The one-pot meal is a weeknight dinner staple in our house. I try to find dishes that incorporate all the components of a nutritious meal into something that I can serve in one bowl. This usually means cooking a protein with as many vegetables as I can add and serving it over or with a carbohydrate (rice, pasta, quinoa). I also double batch, because all of these dishes make great leftovers for lunches and freeze well, too.
Our top five one-pot meals:
- Spaghetti. I use onions, garlic, celery, carrots, zucchini, mushrooms, canned tomatoes, and sometimes bell peppers or other sweet peppers in the sauce, so it is loaded with vegetables. Pork sausage and chicken stock are the protein. Currently we are trying a gluten-free diet, so we are eating it over brown-rice spaghetti noodles.
- Tofu Fried Rice.
- Chicken Noodle (or rice) Soup.
- Sausage, White Bean, Kale Soup.
- Vegetable Chili from The New Basics Cookbook. This chili is packed with vegetables and is so dense that I like to serve over quinoa (it lightens it up and adds more protein), and top it with grated cheddar cheese.
I have a few one-pot favorites that I mostly cook in cooler weather since they are really great comfort food dishes. I think any soup that combines a grain, a veggie, and a protein qualifies as one-pot cooking. Our family favorite soups are: Beef and Barley; variations on White Bean and Escarole soup, usually with sausage; and any chicken noodle soup packed with veggies.
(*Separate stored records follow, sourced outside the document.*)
File: src/rtl/cwf_pkg.sv
package cwf_pkg;
  typedef enum logic [1:0] {
    ENG_IDLE,
    ENG_WB,
    ENG_FREQ,
    ENG_FWAIT
  } eng_state_e;
endpackage

File: src/rtl/cwf_line_store.sv
module cwf_line_store #(
  parameter int LINES  = 4,
  parameter int WORDS  = 4,
  parameter int DATA_W = 16,
  parameter int TAG_W  = 4
) (
  input  logic                               clk,
  input  logic                               rst_n,
  input  logic [$clog2(LINES)-1:0]           a_idx,
  output logic [TAG_W-1:0]                   a_tag,
  output logic [WORDS-1:0]                   a_valid,
  output logic [WORDS-1:0][DATA_W-1:0]       a_data,
  input  logic [$clog2(LINES)-1:0]           b_idx,
  output logic [TAG_W-1:0]                   b_tag,
  output logic [WORDS-1:0]                   b_valid,
  output logic [WORDS-1:0]                   b_dirty,
  output logic [WORDS-1:0][DATA_W-1:0]       b_data,
  input  logic                               inst_en,
  input  logic [TAG_W-1:0]                   inst_tag,
  input  logic                               fill_en,
  input  logic [$clog2(WORDS)-1:0]           fill_off,
  input  logic [DATA_W-1:0]                  fill_data,
  input  logic                               clr_en,
  input  logic [$clog2(WORDS)-1:0]           clr_off,
  input  logic                               cw_en,
  input  logic [$clog2(LINES)-1:0]           cw_idx,
  input  logic [$clog2(WORDS)-1:0]           cw_off,
  input  logic [DATA_W-1:0]                  cw_data
);
  logic [TAG_W-1:0]             tag_q  [LINES];
  logic [WORDS-1:0]             val_q  [LINES];
  logic [WORDS-1:0]             dir_q  [LINES];
  logic [WORDS-1:0][DATA_W-1:0] data_q [LINES];

  logic fill_take;
  assign fill_take = fill_en && !val_q[b_idx][fill_off];

  assign a_tag   = tag_q[a_idx];
  assign a_valid = val_q[a_idx];
  assign a_data  = data_q[a_idx];
  assign b_tag   = tag_q[b_idx];
  assign b_valid = val_q[b_idx];
  assign b_dirty = dir_q[b_idx];
  assign b_data  = data_q[b_idx];

  always_ff @(posedge clk or negedge rst_n) begin
    if (!rst_n) begin
      for (int i = 0; i < LINES; i++) begin
        tag_q[i] <= '0;
        val_q[i] <= '0;
        dir_q[i] <= '0;
      end
    end else begin
      if (inst_en) begin
        tag_q[b_idx] <= inst_tag;
        val_q[b_idx] <= '0;
        dir_q[b_idx] <= '0;
      end
      if (fill_take) val_q[b_idx][fill_off] <= 1'b1;
      if (clr_en) dir_q[b_idx][clr_off] <= 1'b0;
      if (cw_en) begin
        val_q[cw_idx][cw_off] <= 1'b1;
        dir_q[cw_idx][cw_off] <= 1'b1;
      end
    end
  end

  always_ff @(posedge clk) begin
    if (fill_take) data_q[b_idx][fill_off] <= fill_data;
    if (cw_en) data_q[cw_idx][cw_off] <= cw_data;
  end


  cw_sets_word_chk: assert property (@(posedge clk) disable iff (!rst_n)
    cw_en |=> (val_q[$past(cw_idx)][$past(cw_off)] && dir_q[$past(cw_idx)][$past(cw_off)]));


  fill_keeps_present_chk: assert property (@(posedge clk) disable iff (!rst_n)
    (fill_en && val_q[b_idx][fill_off] && !(cw_en && cw_idx == b_idx && cw_off == fill_off))
    |=> (data_q[$past(b_idx)][$past(fill_off)] == $past(data_q[b_idx][fill_off])));
endmodule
Our other one-pot favorites are usually braised dishes, either cooked in the oven or slow-cooker after the proteins are browned on the stove. My mom always made a tri-tip roast with potatoes, green beans, and carrots that is delicious. I have no idea where she got the recipe, and it includes ingredients that I don’t normally use, like liquid smoke and beef broth, but that I keep on hand for this recipe. The meat comes out nice and tender, and everyone enjoys the smoky flavor. Since she always cooked this without a recipe, I wrote it down one day while she was cooking it. So, if you try it, feel free to adjust ingredients to you liking.
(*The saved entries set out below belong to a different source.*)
`src/rtl/tmr_pkg.sv`:
```
package tmr_pkg;

  typedef enum logic [1:0] {
    TM_13B   = 2'b00,
    TM_16B   = 2'b01,
    TM_8RL   = 2'b10,
    TM_SPLIT = 2'b11
  } tmr_mode_e;

  typedef struct packed {
    logic      gate;
    logic      src_pin;
    tmr_mode_e mode;
  } tmr_cfg_t;

  localparam logic [2:0] A_CTRL = 3'd0;
  localparam logic [2:0] A_MODE = 3'd1;
  localparam logic [2:0] A_LO0  = 3'd2;
  localparam logic [2:0] A_HI0  = 3'd3;
  localparam logic [2:0] A_LO1  = 3'd4;
  localparam logic [2:0] A_HI1  = 3'd5;

  localparam int CB_FLAG1 = 7;
  localparam int CB_RUN1  = 6;
  localparam int CB_FLAG0 = 5;
  localparam int CB_RUN0  = 4;

endpackage

```
`src/rtl/tmr_tick.sv`:
```
module tmr_tick #(
  parameter int PRESCALE = 12
) (
  input  logic clk,
  input  logic rst_n,
  output logic tick
);
  localparam int CW = (PRESCALE > 1) ? $clog2(PRESCALE) : 1;
  localparam logic [CW-1:0] LAST = CW'(PRESCALE - 1);

  logic [CW-1:0] cnt_q, cnt_n;

  always_comb begin
    tick  = (cnt_q == LAST);
    cnt_n = tick ? '0 : cnt_q + CW'(1);
  end

  always_ff @(posedge clk or negedge rst_n) begin
    if (!rst_n) cnt_q <= '0;
    else        cnt_q <= cnt_n;
  end

  generate
    if (PRESCALE > 1) begin : g_gap_chk
      AST_TICK_GAP: assert property (@(posedge clk) disable iff (!rst_n)
        tick |=> !tick);
    end
  endgenerate

endmodule

```
`src/rtl/tmr_chan.sv`:
```
module tmr_chan
  import tmr_pkg::*;
#(
  parameter int BW     = 8,
  parameter int M0_LOW = 5,
  parameter bit SPLIT  = 1'b0
) (
  input  logic          clk,
  input  logic          rst_n,
  input  logic          tick,
  input  logic          cnt_pin,
  input  logic          gate_pin,
  input  logic          run,
  input  logic          hi_run,
  input  tmr_cfg_t      cfg,
  input  logic          wr_lo,
  input  logic          wr_hi,
  input  logic [BW-1:0] wdata,
  output logic [BW-1:0] lo,
  output logic [BW-1:0] hi,
  output logic          ovf,
  output logic          hi_ovf
);
  logic [BW-1:0] lo_n, hi_n;
  logic          pin_q;
  logic          pin_fall, en, evt, split;

  always_comb begin
    pin_fall = tick & pin_q & ~cnt_pin;
    en       = run & (~cfg.gate | gate_pin);
    evt      = en & (cfg.src_pin ? pin_fall : tick);
    split    = SPLIT && (cfg.mode == TM_SPLIT);
    lo_n     = lo;
    hi_n     = hi;
    ovf      = 1'b0;
    hi_ovf   = 1'b0;
    unique case (cfg.mode)
      TM_13B: if (evt) begin
        if (&lo[M0_LOW-1:0]) begin
          lo_n = {lo[BW-1:M0_LOW], {M0_LOW{1'b0}}};
          hi_n = hi + BW'(1);
          ovf  = &hi;
        end else begin
          lo_n = lo + BW'(1);
        end
      end
      TM_16B: if (evt) begin
        {hi_n, lo_n} = {hi, lo} + (2*BW)'(1);
        ovf          = &{hi, lo};
      end
      TM_8RL: if (evt) begin
        if (&lo) begin
          lo_n = hi;
          ovf  = 1'b1;
        end else begin
          lo_n = lo + BW'(1);
        end
      end
      default: if (split) begin
        if (evt) begin
          lo_n = lo + BW'(1);
          ovf  = &lo;
        end
        if (tick && hi_run) begin
          hi_n   = hi + BW'(1);
          hi_ovf = &hi;
        end
      end
    endcase
    if (wr_lo) lo_n = wdata;
    if (wr_hi) hi_n = wdata;
  end

  always_ff @(posedge clk or negedge rst_n) begin
    if (!rst_n)    pin_q <= 1'b0;
    else if (tick) pin_q <= cnt_pin;
  end

  always_ff @(posedge clk or negedge rst_n) begin
    if (!rst_n) begin
      lo <= '0;
      hi <= '0;
    end else begin
      lo <= lo_n;
      hi <= hi_n;
    end
  end

  AST_HOLD_OFF: assert property (@(posedge clk) disable iff (!rst_n)
    (!en && !wr_lo && !wr_hi && cfg.mode != TM_SPLIT) |=> ($stable(lo) && $stable(hi)));
  AST_M0_UPPER: assert property (@(posedge clk) disable iff (!rst_n)
    (cfg.mode == TM_13B && !wr_lo) |=> (lo[BW-1:M0_LOW] == $past(lo[BW-1:M0_LOW])));
  AST_M2_RELOAD: assert property (@(posedge clk) disable iff (!rst_n)
    (cfg.mode == TM_8RL && ovf && !wr_lo) |=> (lo == $past(hi)));

endmodule

```
`src/rtl/tmr_pair.sv`:
```
module tmr_pair
  import tmr_pkg::*;
#(
  parameter int PRESCALE = 12,
  parameter int NCH      = 2,
  parameter int BW       = 8,
  parameter int M0_LOW   = 5
) (
  input  logic          clk,
  input  logic          rst_n,
  input  logic          reg_wr,
  input  logic [2:0]    reg_addr,
  input  logic [7:0]    reg_wdata,
  output logic [7:0]    reg_rdata,
  input  logic [1:0]    cnt_in,
  input  logic [1:0]    gate_in,
  output logic [1:0]    ovf_irq
);
  localparam int CFGW = $bits(tmr_cfg_t);

  logic [1:0] rst_sync_q;
  logic       rst_ok;
  logic       tick;
  logic [7:0] ctrl_q, ctrl_n, mode_q, mode_n;
  logic       wr_ctrl, wr_mode, set0, set1;

  logic [BW-1:0] lo_v [NCH];
  logic [BW-1:0] hi_v [NCH];
  logic [NCH-1:0] ovf_v, hiovf_v;

  always_ff @(posedge clk or negedge rst_n) begin
    if (!rst_n) rst_sync_q <= 2'b00;
    else        rst_sync_q <= {rst_sync_q[0], 1'b1};
  end
  assign rst_ok = rst_sync_q[1];

  tmr_tick #(.PRESCALE(PRESCALE)) u_tick (
    .clk  (clk),
    .rst_n(rst_ok),
    .tick (tick)
  );

  generate
    for (genvar i = 0; i < NCH; i++) begin : g_ch
      localparam logic [2:0] ALO = 3'(2 + 2*i);
      localparam logic [2:0] AHI = 3'(3 + 2*i);
      tmr_chan #(.BW(BW), .M0_LOW(M0_LOW), .SPLIT(i == 0)) u_chan (
        .clk     (clk),
        .rst_n   (rst_ok),
        .tick    (tick),
        .cnt_pin (cnt_in[i]),
        .gate_pin(gate_in[i]),
        .run     (ctrl_q[CB_RUN0 + 2*i]),
        .hi_run  ((i == 0) ? ctrl_q[CB_RUN1] : 1'b0),
        .cfg     (tmr_cfg_t'(mode_q[CFGW*i +: CFGW])),
        .wr_lo   (reg_wr && reg_addr == ALO),
        .wr_hi   (reg_wr && reg_addr == AHI),
        .wdata   (reg_wdata),
        .lo      (lo_v[i]),
        .hi      (hi_v[i]),
        .ovf     (ovf_v[i]),
        .hi_ovf  (hiovf_v[i])
      );
    end
  endgenerate

  always_comb begin
    wr_ctrl = reg_wr && reg_addr == A_CTRL;
    wr_mode = reg_wr && reg_addr == A_MODE;
    set0    = ovf_v[0];
    set1    = ovf_v[1] | (|hiovf_v);
    ctrl_n  = wr_ctrl ? reg_wdata : ctrl_q;
    if (set0) ctrl_n[CB_FLAG0] = 1'b1;
    if (set1) ctrl_n[CB_FLAG1] = 1'b1;
    mode_n  = wr_mode ? reg_wdata : mode_q;
  end

  always_ff @(posedge clk or negedge rst_ok) begin
    if (!rst_ok) begin
      ctrl_q <= '0;
      mode_q <= '0;
    end else begin
      ctrl_q <= ctrl_n;
      mode_q <= mode_n;
    end
  end

  always_comb begin
    unique case (reg_addr)
      A_CTRL:  reg_rdata = ctrl_q;
      A_MODE:  reg_rdata = mode_q;
      A_LO0:   reg_rdata = lo_v[0];
      A_HI0:   reg_rdata = hi_v[0];
      A_LO1:   reg_rdata = lo_v[1];
      A_HI1:   reg_rdata = hi_v[1];
      default: reg_rdata = 8'h00;
    endcase
  end

  assign ovf_irq = {ctrl_q[CB_FLAG1], ctrl_q[CB_FLAG0]};

  AST_MODE_HOLD: assert property (@(posedge clk) disable iff (!rst_ok)
    !wr_mode |=> $stable(mode_q));
  AST_FLAG0_SET: assert property (@(posedge clk) disable iff (!rst_ok)
    ovf_v[0] |=> ovf_irq[0]);
  AST_FLAG1_SET: assert property (@(posedge clk) disable iff (!rst_ok)
    (ovf_v[1] || hiovf_v[0]) |=> ovf_irq[1]);
  AST_FLAG_KEEP: assert property (@(posedge clk) disable iff (!rst_ok)
    (ovf_irq[0] && !wr_ctrl) |=> ovf_irq[0]);

endmodule

```
`config.mk`:
```
export PLATFORM = sky130hd
export DESIGN_NAME = tmr_pair
export DESIGN_NICKNAME = d
export VERILOG_FILES = /design/src/rtl/tmr_pkg.sv /design/src/rtl/tmr_tick.sv /design/src/rtl/tmr_chan.sv /design/src/rtl/tmr_pair.sv
export SDC_FILE = /design/constraint.sdc
export NUM_CORES = 1
export LEC_CHECK = 0
export BUFFER_PORTS_ARGS = -buffer_cell sky130_fd_sc_hd__clkbuf_2
export CORE_MARGIN = 8
export CORE_UTILIZATION = 30
export CTS_BUF_LIST = sky130_fd_sc_hd__clkbuf_4 sky130_fd_sc_hd__clkbuf_8 sky130_fd_sc_hd__clkbuf_16
export DETAILED_ROUTE_END_ITERATION = 6
export HOLD_SLACK_MARGIN = 0.03
export SYNTH_ARGS = -nofsm -noshare
export SYNTH_HDL_FRONTEND = slang
export SYNTH_SLANG_ARGS = --single-unit
export TNS_END_PERCENT = 1
```
`constraint.sdc`:
```
create_clock -name clk -period 2.3 [get_ports clk]
set_clock_uncertainty 0.1 [all_clocks]
set_input_delay 0.345 -clock clk [delete_from_list [all_inputs] [get_ports clk]]
set_output_delay 0.345 -clock clk [all_outputs]
set_load 0.02 [all_outputs]
```
==> metrics.md <==
| Metric | Value |
|---|---|
| Run status | `complete, no violations` |
| Least-Margin Pin Slew | `0.7248 ns` |
| Detailed Route WL | `13.12 mm` |
| Routability cong. | `0.9251` |
| Yosys reg bits | `56` |
| Crit-path max FO | `7` |
| CP Class | `flop to primary output` |
| Die width | `131.9 um` |
| H-tree levels | `2` |
| PortBufs | `27` |
| Top_reg_cell synth | `dfrtp_1` |
| Seq/Total Area, Yosys | `34.80%` |
| Worst path required time | `1.86 ns` |
| Mean Syn Cell Area | `8.849 sq um` |
| Nature of the critical path endpoint | `primary output` |
| Initial antenna violation count | `0` |
| Hold Crit Depth | `3` |
| Post-route ant nets | `0` |
| Worst hold margin | `0.1430 ns` |
| Clock network power share | `21.1%` |
| HP Class | `input pin to flop` |
| Synth top area share | `34.80%` |
| R2R Setup Slk | `0.12 ns` |
| Area of the die | `17380 sq um` |
| Pwr per Cell Area | `837.7 nW/um^2` |
| Clock transition at the registers of the reported paths | `0.08 ns` |
| GR Overflow Total | `0` |
| Vias/cell | `5.629` |
| Rel. slew slack | `51.68%` |
| Pleak | `1.883 nW` |
| Yosys cell types | `69` |
| DR DRC count | `0` |
| # nets final | `526` |
| Final core utilization | `35.73%` |
| Worst R2R Path Depth | `8` |
| Min-delay src | `cnt_in[0]` |
| Detailed Routing Iterations Pass 1 | `5` |
| Final setup margin | `0.1097 ns` |
| Area of the core | `13190 sq um` |
| Area grow syn2layout | `17.06%` |
| Worst-path cell chain | `mux2_2, a22oi_1, o221ai_1, clkbuf_2` |
| Max IR drop VDD | `0.3872 mV` |
| Mapped cell area | `4026 sq um` |
| Vias in the first global route | `3738` |
| Post-synth top cells | `dfrtp_1, nand2_1, nor2_1` |
| Synth top area cells | `dfrtp_1, mux2i_1, nand2_1` |
| Yosys warns | `0` |
| Setup crit start kind | `flop` |
| Die Height | `131.9 um` |
| Clock tree buffer depth | `2` |
| Post-place setup slack | `0.03052 ns` |
| Clk root buf | `clkbuf_16` |
| Number of synthesized flops with an enable pin | `0` |
| Fmax | `456.6 MHz` |
| Final critical-path required period | `2.190 ns` |
| P_int | `2.314 mW` |
| Net Sw Power | `1.634 mW` |
| Final period util | `95.23%` |
| Comb power frac | `38.0%` |
| Clock latency at the later pin of the worst-skew pair | `0.30 ns` |
| Worst reg2reg path startpoint | `g_ch[1].u_chan.lo[1]` |
| WHS Endpoint | `g_ch[0].u_chan.pin_q` |
| Crit path arrival time | `1.75 ns` |
| Most instantiated library cell after synthesis | `dfrtp_1` |
| TritonCTS Buffers | `5` |
| Starting Density | `30.53%` |
| Placed cells | `664` |
| RR Endpoint | `g_ch[1].u_chan.lo[6]` |
| FP Rows | `42` |
| Slowest CP cell | `dfrtp_1` |
| First DRT Iteration DRCs | `267` |
| Hold Fails Final Rpt | `0` |
| Routed length per instance | `19.46 um` |
| Fin. max-slew vios | `0` |
| Cells after synthesis | `455` |
| Max incr delay on CP | `0.49 ns` |
| Dpl hpwl | `9.686 mm` |
| MaxCap Viol Count | `0` |
| Post-route insts no fill | `674` |
| Clk sinks | `56` |
| Dominant cell type by area after synthesis | `dfrtp_1` |
| First-pass GRT wire length | `20.84 mm` |
| Syn Nets | `484` |
| Fill cells | `1349` |
| TritonCTS clock tree | `yes` |
| Unrepaired setup endpoints after global routing | `true` |
| Fraction of registers with async set/reset | `100.0%` |
| Sw Ratio | `41.39%` |
| Endpoints failing setup | `0` |
| Diodes inserted | `0` |
| Share of post-route cells with drive strength above 1 | `22.49%` |
| Gr usage total | `14.92%` |
| Top Ports | `28` |
| Via count | `3794` |
| Largest net degree at the start of global routing | `55` |
| Power share of the sequential group | `40.9%` |
==> registers in the layout, summed over array words and instances (netlist names) <==
signal	flops
mode_q	8
rst_sync_q	2
g_ch.u_chan.hi	16
ctrl_q	8
u_tick.cnt_q	4
g_ch.u_chan.pin_q	2
g_ch.u_chan.lo	16
==> kinds of logic (layout without fill, tap and decap cells) <==
group	count (synthesis)	in the layout	synth area share [%]
AND/OR/NAND/NOR	188	188	26.20
AO/OA/AOI/OAI	118	118	20.17
flip-flops	56	56	34.80
buffers and inverters	39	82	4.444
multiplexers	32	32	8.701
adder cells (fa/ha/maj)	11	11	3.418
XOR/XNOR	10	10	2.175
other	1	1	0.09314
==> layout by cell type, fill, tap and decap left out, drive strengths merged, types with 9 or more instances in the layout <==
master | synthesis | final
a21oi | 20 | 20
a31oi | 13 | 13
buf | 21 | 35
clkbuf | 7 | 32
dfrtp | 56 | 56
ha | 11 | 11
inv | 11 | 14
mux2 | 14 | 14
mux2i | 17 | 17
nand2 | 46 | 46
nand2b | 12 | 12
nand3 | 16 | 16
nand4 | 14 | 14
nor2 | 35 | 35
nor2b | 11 | 11
nor3 | 10 | 10
o21ai | 30 | 30
xnor2 | 9 | 9
==> per-layer routing <==
metal  global-route usage [%]  vias to the layer above  share of wire (%)
met3                    2.591                       31                5.6
met4                    5.935                        0                3.3
met1                    19.32                     1837                 44
met2                    24.14                      145                 47
li1                         -                     1781                  -
met5                        0                        -                  0
==> timing repair <==
| action | in CTS | in global routing |
|---|---|---|
| gates resized for setup | 0 | 11 |
| hold endpoints to repair | 2 | 0 |
| endpoints found under the setup margin | 0 | 14 |
| setup buffers | 0 | 1 |
| hold buffers | 1 | 0 |
==> final cells by class <==
type	count	area (sq um)	area share, %
timing repair buffer	63	407.9	8.654
inverter	11	41.29	0.8760
sequential	56	1403	29.76
tap	176	220.2	4.672
clock buffer	5	125.1	2.655
multi-input combinational	360	2487	52.77
clock inverter	3	28.78	0.6106
==> worst max path at each step <==
| stage | start | to | slack [ns] | cells past startpoint |
|---|---|---|---|---|
| final | g_ch[1].u_chan.hi[2] | reg_rdata[2] | 0.11 | 4 |
| after global routing | mode_q[4] | g_ch[1].u_chan.lo[3] | -0.01 | 6 |
| after CTS | g_ch[1].u_chan.lo[1] | g_ch[1].u_chan.lo[6] | 0.02 | 8 |
| after detailed placement | g_ch[1].u_chan.lo[1] | g_ch[1].u_chan.lo[6] | 0.03 | 8 |
| after global placement | g_ch[1].u_chan.lo[1] | g_ch[1].u_chan.lo[6] | 0.09 | 8 |
| after floorplan | g_ch[1].u_chan.lo[0] | g_ch[1].u_chan.hi[1] | 0.05 | 9 |
==> metrics by stage <==
| stage | area (sq um) | TNS [ns] | power, mW |
|---|---|---|---|
| final | 4713 | 0 | 3.948 |
| after global routing | 4713 | -0.01034 | 4.184 |
| after CTS | 4664 | 0 | 3.891 |
| after detailed placement | 4501 | 0 | 3.041 |
| after global placement | 4501 | 0 | 3.036 |
| after floorplan | 4026 | 0 | 2.491 |
==> power by group through the flow <==
stage               combinational, mW  sequential, mW  clock, mW
floorplan                        1.02            1.47          0
global placement                 1.42            1.61          0
CTS                              1.43            1.60      0.858
finish                           1.50            1.62      0.833
detailed placement               1.42            1.62          0
global route                     1.63            1.66      0.897
==> critical path, delay by kind of cell (launching register included) <==
kind            cells  cell delay, ns
flops               1            0.49
buf+inv             1            0.21
mux                 1            0.30
compound gates      2            0.44
(Power assumes the default switching activity.)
- 1 tri-tip (you want 3 ½ to 4 pounds, so if they are small just buy 2)
- 2 Tablespoons olive oil
- 1 1/2 Tablespoons liquid smoke (mesquite flavor)
- 1/3 cup Worchester sauce
- 4 cups (1 large box) beef stock, or use homemade
- 1 can Campbell’s Beef Consomé
- Small red bliss potatoes
- 1 bunch carrots, peeled and cut
- Green beans or haricots-verts, fresh or frozen
- Preheat oven to 300 degrees.
- Season the tri-tip with salt and pepper. Heat the olive oil over medium heat, and brown all sides of the tri-tip.
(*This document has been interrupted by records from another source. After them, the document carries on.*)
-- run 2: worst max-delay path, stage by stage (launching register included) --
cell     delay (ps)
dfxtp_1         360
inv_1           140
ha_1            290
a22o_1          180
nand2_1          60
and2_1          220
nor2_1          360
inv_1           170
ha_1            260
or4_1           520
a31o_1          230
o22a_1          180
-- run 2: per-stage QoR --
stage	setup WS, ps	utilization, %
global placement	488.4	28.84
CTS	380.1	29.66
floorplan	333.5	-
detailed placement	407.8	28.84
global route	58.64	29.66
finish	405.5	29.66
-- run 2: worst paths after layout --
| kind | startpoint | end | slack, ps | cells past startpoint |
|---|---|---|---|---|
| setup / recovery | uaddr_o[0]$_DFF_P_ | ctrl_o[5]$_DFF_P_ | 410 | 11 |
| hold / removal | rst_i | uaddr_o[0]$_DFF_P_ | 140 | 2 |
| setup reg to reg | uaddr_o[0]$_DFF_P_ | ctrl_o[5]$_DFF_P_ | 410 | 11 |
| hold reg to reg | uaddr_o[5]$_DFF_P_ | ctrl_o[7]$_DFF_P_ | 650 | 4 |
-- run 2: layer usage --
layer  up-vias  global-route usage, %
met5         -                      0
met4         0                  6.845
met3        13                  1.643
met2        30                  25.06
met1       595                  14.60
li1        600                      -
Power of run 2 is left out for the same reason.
<file path="config.mk">
export PLATFORM = sky130hd
export DESIGN_NAME = uart_err_rx
export DESIGN_NICKNAME = d
export VERILOG_FILES = /design/src/rtl/uart_err_rx_pkg.sv /design/src/rtl/uart_err_rx_sync.sv /design/src/rtl/uart_err_rx_framer.sv /design/src/rtl/uart_err_rx_brk.sv /design/src/rtl/uart_err_rx_fifo.sv /design/src/rtl/uart_err_rx.sv
export SDC_FILE = /design/constraint.sdc
export NUM_CORES = 1
export LEC_CHECK = 0
export BUFFER_PORTS_ARGS = -buffer_cell sky130_fd_sc_hd__buf_2
export CAP_MARGIN = 15
export CORE_MARGIN = 1.5
export CORE_UTILIZATION = 55
export CTS_CLUSTER_DIAMETER = 80
export DETAILED_ROUTE_END_ITERATION = 7
export GPL_TIMING_DRIVEN = 0
export PLACE_DENSITY = 0.8
export SLEW_MARGIN = 25
export SYNTH_ARGS = -nofsm -noshare
export SYNTH_HDL_FRONTEND = slang
export SYNTH_SLANG_ARGS = --single-unit
</file>
<file path="constraint.sdc">
create_clock -name clk -period 2.88 [get_ports clk]
set_input_delay 0.288 -clock clk [delete_from_list [all_inputs] [get_ports clk]]
set_output_delay 0.288 -clock clk [all_outputs]
set_load 0.02 [all_outputs]
</file>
- Add liquid smoke, Worchester sauce, beef stock, and beef consomé. There should be enough liquid so that it is almost ¾ of the way up the tri-tip.
- Place in oven and bake for one hour. (Total cooking time in oven will be about 3 to 3 ½ hours.)
- After one hour, add whole potatoes and carrots.
- After another hour, add green beans and cook until the green beans look crinkled and the meat just begins to pull away with a fork.
- After it has cooled, refrigerate meat with liquid overnight so you can remove the fat before reheating to serve.